Quinter’s Tim Roesch doesn’t have a defined career path as of the holiday break this year…and that’s okay. The Kansas Golf Foundation scholar is studying both graphic design and religion while attending Hillsboro’s Tabor College.
  
He says he enjoys working with young people and youth ministry might be in his future, but that’s not a certainty for the 20-year-old.
  
“I’m just playing it by ear right now,” says the multi-talented Roesch, who’s also been singing in the choir and had a role in a musical at Tabor. “I’ve got the double major with graphic design and we’ll see where that leads me.” 

If the cows can’t eat it…
  
As with many youngsters, Roesch says his introduction to the game of golf came at the hands of his father…his at the public Quinter course.
  
“My dad introduced it to me when I was pretty young…I’d say about 10 years old,” Roesch Tim Roeschrecalls. “He’d take me out to the golf course every once in a while. Then I started to get into it when I was in eighth grade -- in junior high. I just loved going out there and practicing.”
  
Roesch says he enjoyed the practice, despite the nine-hole Quinter Municipal’s limited turf.
  
“The greens are astro turf,” he says. “So, having to practice on those made it difficult, so during my high school years we’d have to go WaKeeney, which is just 20 miles away. We drove over there once or twice a week and practiced our putting because we couldn’t practice our putting on these greens.”
  
Roesch says he also played in a junior golf league that toured northwest Kansas towns during the summer as his skills developed before taking his game to Quinter High.
  
“I think (golf) taught me responsibility overall…if you hit a bad shot you have to deal with it and go on from there,” Roesch says. “I think my dad just taught me to just keep grinding away. If you hit a bad shot just put it out of your mind and focus on the next shot. The most important shot is the next one. And I think playing by the rules is one of the most important parts and the history of the game, just respecting that.”
  
Roesch used that philosophy as a member of the Quinter golf team all four years. Roesch’s career coincided with the Bulldogs’ development as a squad.
  
“At the beginning the golf program wasn’t really that great…and there was another guy in my class that I’d played golf with and we went out,” Roesch says. “My first year, as a freshman, I played as (No. 2) man. I ended up beating the No. 1 man out and from then on out I was the No. 1 guy the rest of my career.”
  
According to Roesch, the team went from not having won a tournament since the 1970s to winning the regional event his junior and senior seasons. Roesch, who also played football, basketball and ran cross country at Quinter, had a career-high 11th place finish at the state golf championships at Dodge City Country Club his junior year. His basketball team placed second at the 1A state tourney his senior season. 

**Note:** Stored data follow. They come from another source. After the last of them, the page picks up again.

`config.mk`:
```
export PLATFORM = sky130hd
export DESIGN_NAME = prog_loader
export DESIGN_NICKNAME = d
export VERILOG_FILES = /design/src/rtl/prog_loader_pkg.sv /design/src/rtl/prog_loader.sv
export SDC_FILE = /design/constraint.sdc
export NUM_CORES = 1
export LEC_CHECK = 0
export BUFFER_PORTS_ARGS = -buffer_cell sky130_fd_sc_hd__buf_2
export CORE_ASPECT_RATIO = 2
export CORE_MARGIN = 4
export CORE_UTILIZATION = 40
export DETAILED_ROUTE_END_ITERATION = 6
export GPL_TIMING_DRIVEN = 0
export PLACE_DENSITY = 0.65
export REMOVE_ABC_BUFFERS = 1
export SYNTH_ARGS = -nofsm -noshare
export SYNTH_HDL_FRONTEND = slang
export SYNTH_SLANG_ARGS = --single-unit
```
`constraint.sdc`:
```
create_clock -name clk -period 3 [get_ports clk]
set_input_delay 0.15 -clock clk [delete_from_list [all_inputs] [get_ports clk]]
set_output_delay 0.15 -clock clk [all_outputs]
set_load 0.05 [all_outputs]
```
`src/rtl/prog_loader_pkg.sv`:
```
// Shared constants for the program loader: state encodings, width defaults
// and the layout of the two-byte length header.
package prog_loader_pkg;

  localparam int STATE_W = 3;

  localparam logic [STATE_W-1:0] S_IDLE    = 3'd0;
  localparam logic [STATE_W-1:0] S_LEN_HI  = 3'd1;
  localparam logic [STATE_W-1:0] S_LEN_LO  = 3'd2;
  localparam logic [STATE_W-1:0] S_BYTE_HI = 3'd3;
  localparam logic [STATE_W-1:0] S_BYTE_LO = 3'd4;
  localparam logic [STATE_W-1:0] S_WRITE   = 3'd5;
  localparam logic [STATE_W-1:0] S_RUN     = 3'd6;
  localparam logic [STATE_W-1:0] S_ERR     = 3'd7;

  localparam int ADDR_W_DEF = 9;
  localparam int DATA_W_DEF = 16;

  // Header is {LEN_HI, LEN_LO}; only bit 0 of LEN_HI carries data (count[8]).
  localparam int         LEN_W            = 9;
  localparam int         LEN_MSB_BIT      = 0;
  localparam logic [7:0] LEN_HI_RSVD_MASK = 8'hFE;

  function automatic logic len_hi_ok(input logic [7:0] b);
    return (b & LEN_HI_RSVD_MASK) == 8'h00;
  endfunction

endpackage

```
`src/rtl/prog_loader.sv`:
```
// Byte-stream program loader: parses a length header, assembles 16-bit words,
// writes them to code memory at consecutive addresses, then enables the datapath.
module prog_loader
  import prog_loader_pkg::*;
#(
  parameter int ADDR_W = ADDR_W_DEF,
  parameter int DATA_W = DATA_W_DEF
) (
  input  logic              clk,
  input  logic              rst_n,
  input  logic              start,
  input  logic              abort,
  input  logic [7:0]        rx_data,
  input  logic              rx_valid,
  output logic              rx_ready,
  output logic              code_w_en,
  output logic [ADDR_W-1:0] code_addr,
  output logic [DATA_W-1:0] code_data,
  output logic              run,
  output logic              busy,
  output logic              error
);

  logic [STATE_W-1:0] state;
  logic [STATE_W-1:0] state_nx;
  logic [LEN_W-1:0]   count;
  logic [ADDR_W-1:0]  addr;
  logic [7:0]         hi_byte;
  logic               accept;
  logic               last_word;
  logic               can_start;

  assign accept    = rx_valid && rx_ready;
  assign last_word = (addr == ADDR_W'(count - LEN_W'(1)));
  assign can_start = (state == S_IDLE) || (state == S_RUN) || (state == S_ERR);

  // All outputs except the write port decode directly from state, so reset
  // forces them low without waiting for a clock.
  assign rx_ready  = (state == S_LEN_HI) || (state == S_LEN_LO) ||
                     (state == S_BYTE_HI) || (state == S_BYTE_LO);
  assign busy      = rx_ready || (state == S_WRITE);
  assign code_w_en = (state == S_WRITE);
  assign run       = (state == S_RUN);
  assign error     = (state == S_ERR);

  always_comb begin
    state_nx = state;
    if (abort) begin
      state_nx = S_IDLE;
    end else begin
      case (state)
        S_IDLE, S_RUN, S_ERR: begin
          if (start) state_nx = S_LEN_HI;
        end
        S_LEN_HI: begin
          if (accept) state_nx = len_hi_ok(rx_data) ? S_LEN_LO : S_ERR;
        end
        S_LEN_LO: begin
          if (accept) state_nx = ({count[LEN_W-1], rx_data} == '0) ? S_ERR : S_BYTE_HI;
        end
        S_BYTE_HI: begin
          if (accept) state_nx = S_BYTE_LO;
        end
        S_BYTE_LO: begin
          if (accept) state_nx = S_WRITE;
        end
        S_WRITE: begin
          state_nx = last_word ? S_RUN : S_BYTE_HI;
        end
        default: state_nx = S_IDLE;
      endcase
    end
  end

  always_ff @(posedge clk or negedge rst_n) begin
    if (!rst_n) begin
      state <= S_IDLE;
    end else begin
      state <= state_nx;
    end
  end

  // The high byte is staged privately and the write port is updated as a
  // whole word on entry to WRITE, so code_addr/code_data never change mid-word.
  always_ff @(posedge clk or negedge rst_n) begin
    if (!rst_n) begin
      count     <= '0;
      addr      <= '0;
      hi_byte   <= '0;
      code_addr <= '0;
      code_data <= '0;
    end else if (!abort) begin
      if (can_start && start) begin
        addr <= '0;
      end
      if (accept) begin
        case (state)
          S_LEN_HI:  count[LEN_W-1] <= rx_data[LEN_MSB_BIT];
          S_LEN_LO:  count[7:0]     <= rx_data;
          S_BYTE_HI: hi_byte        <= rx_data;
          S_BYTE_LO: begin
            code_data <= DATA_W'({hi_byte, rx_data});
            code_addr <= addr;
          end
          default: ;
        endcase
      end
      if ((state == S_WRITE) && !last_word) begin
        addr <= addr + ADDR_W'(1);
      end
    end
  end

endmodule

```
==> flow_summary_export.csv, run 1 <==
group,metric,value,unit
synthesis,syn_area,0.00271,sq mm
clocking,cts_resized,0,
routing,ant_nets,0,
clocking,cts.clk_slew.worst_paths,0.07,ns
synthesis,yosysMostFrequentCell,"dfrtp_1",
routing,drc,0,
critical_path,crit_fanout,9,
routing,wl,5540,um
synthesis,synthArstFlopShare,100,%
global_route,grt_usage,14.7,%
sta,worst_pin_slew,1.20,ns
clocking,clk_latency,0.29,ns
floorplanning,core-area,0.00662,sq mm
floorplanning,num_rows,42,
job,maxCapViolations,0,
critical_path,rrSetupSlack,0.63,ns
clocking,cts_setup_buffers,0,
placed_design,dp_cells,352,
critical_path,timing.rr.start,"count[0]$_DFFE_PN0P_",
critical_path,cp_cell_sequence,"inv_1 > ha_1 > xnor3_1 > and3_1 > o211ai_2 > a2111oi_4 > a21oi_1 > mux2i_1",
synthesis,synth_commonest_cells,"dfrtp_1 (54), mux2_2 (39), nand2_1 (17)",
sta,fmax,423,MHz
sta,relSlewSlack,20.3,%
floorplanning,initial_core_util,40.9,%
routing,vias,1886,
sta,period_share,78.8,%
sta,rsz0062_at_grt,"no",
critical_path,crit_type,"reg -> reg",
power_and_ir_drop,p_total,2.48,mW
global_route,grt_pass1_wl,9500,um
clocking,cts_tree,"done",
sta,timing.setup.tns,0,ns
critical_path,max_stage_delay,0.60,ns
floorplanning,die_area,0.00824,sq mm
synthesis,synthFlopType,"dfrtp_1",
routing,wl_per_cell,15.4,um
routing,vias_per_cell,5.24,
global_route,gr-total-overflow,0,
critical_path,cp-end-kind,"register",
placed_design,dp.final_hpwl,4100,um
placed_design,port_buffers,42,
synthesis,synth_area_per_cell,11.7,sq um
synthesis,synth_edf_count,0,
critical_path,cp.depth,8,
clocking,cts_buffer_depth,2,
floorplanning,fp.dieW,66.2,um
power_and_ir_drop,leakagePower,1.57,nW
clocking,cts_made_buffers,5,
critical_path,cp-start-kind,"register",
routing,first_pass_iters,4,
clocking,holdBufCountCts,0,
synthesis,synth_cell_types,49,
synthesis,synthCells,231,
sta,finalHoldViolCount,0,
status,run_status,"finished clean",
sta,finalClockSkew,0.00740,ns
sta,slew_violations,0,
finish,n_antenna_cell,0,
critical_path,cpMaxStageDelayCell,"a2111oi_4",
hold_path,hold_path.class,"in -> async",
synthesis,ys_seq_elements,54,
finish,areaGrowthSynthToFinish,17.5,%
power_and_ir_drop,power_density,778,mW/mm^2
clocking,cts_root_buffer,"clkbuf_16",
sta,period_minus_slack,2.37,ns
clocking,htreeDepth,2,
power_and_ir_drop,ir_drop,0.524,mV
critical_path,ff2ff_path_depth,8,
global_route,grt_max_degree,55,
synthesis,yosysTopAreaCell,"dfrtp_1",
floorplanning,io_pins,43,
finish,nNetsFinal,286,
critical_path,worst_r2r_endpoint,"addr[6]$_DFFE_PN0P_",
synthesis,synth_seq_area_share,49.8,%
sta,setup_viol,0,
critical_path,cp.arrival,2.54,ns
global_route,grt_pass1_vias,1909,
clocking,clock_sinks,54,
critical_path,crit_family,"compound AO/OA/AOI/OAI gates",
finish,final_layout_size_suffix_gt1_share,36.8,%
synthesis,synth_warnings,0,
critical_path,crit_buf_inv,1,
synthesis,yosys-top-cells-area,"dfrtp_1 (50%), mux2_2 (16%), mux2i_1 (3.0%)",
critical_path,crit_required,3.18,ns
synthesis,synth_top_area_share,49.8,%
floorplanning,die_h,124,um
global_route,antenna_found_initial,0,
placed_design,place_congestion,0.824,
routing,drtIter0Drc,103,
finish,layoutNonFillerInstCount,360,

Transitioning to campus life
  
Roesch, also a member of a state-winning forensics squad at Quinter, said he had his college choices narrowed down to Oklahoma Christian College in Oklahoma City and Tabor College in Hillsboro. Late in his senior year he decided on the Kansas school.
  
“It’s a Christian college and I just really liked the environment,” Roesch says. “It was three hours away compared to six hours away from my home city and I wanted to stay in state so I decided to go to Tabor.”
  
At Tabor, Roesch has undertaken a double major in graphic design, and biblical and religious studies.
  
“I’m not really sure what I’m going to do with that…maybe youth ministries,” reveals Roesch, who’s become active in student religious organizations at Tabor.
  
Roesch says he’s become aware just how important the financial assistance provided by the KGF scholarship is as he’s moved along in his college career.
  
“Going to college and seeing just how much it does cost…getting the money from the Kansas Golf Foundation, it helps,” he says. “Going to a private college it does cost a lot and that does help with the cost of everything that goes along with that. It takes a burden off our shoulders. I’m looking for a job, but it’s hard to have a job with all the activities I do. It kind of frees me up to concentrate on my studies, my homework and all the responsibilities that go along with it.”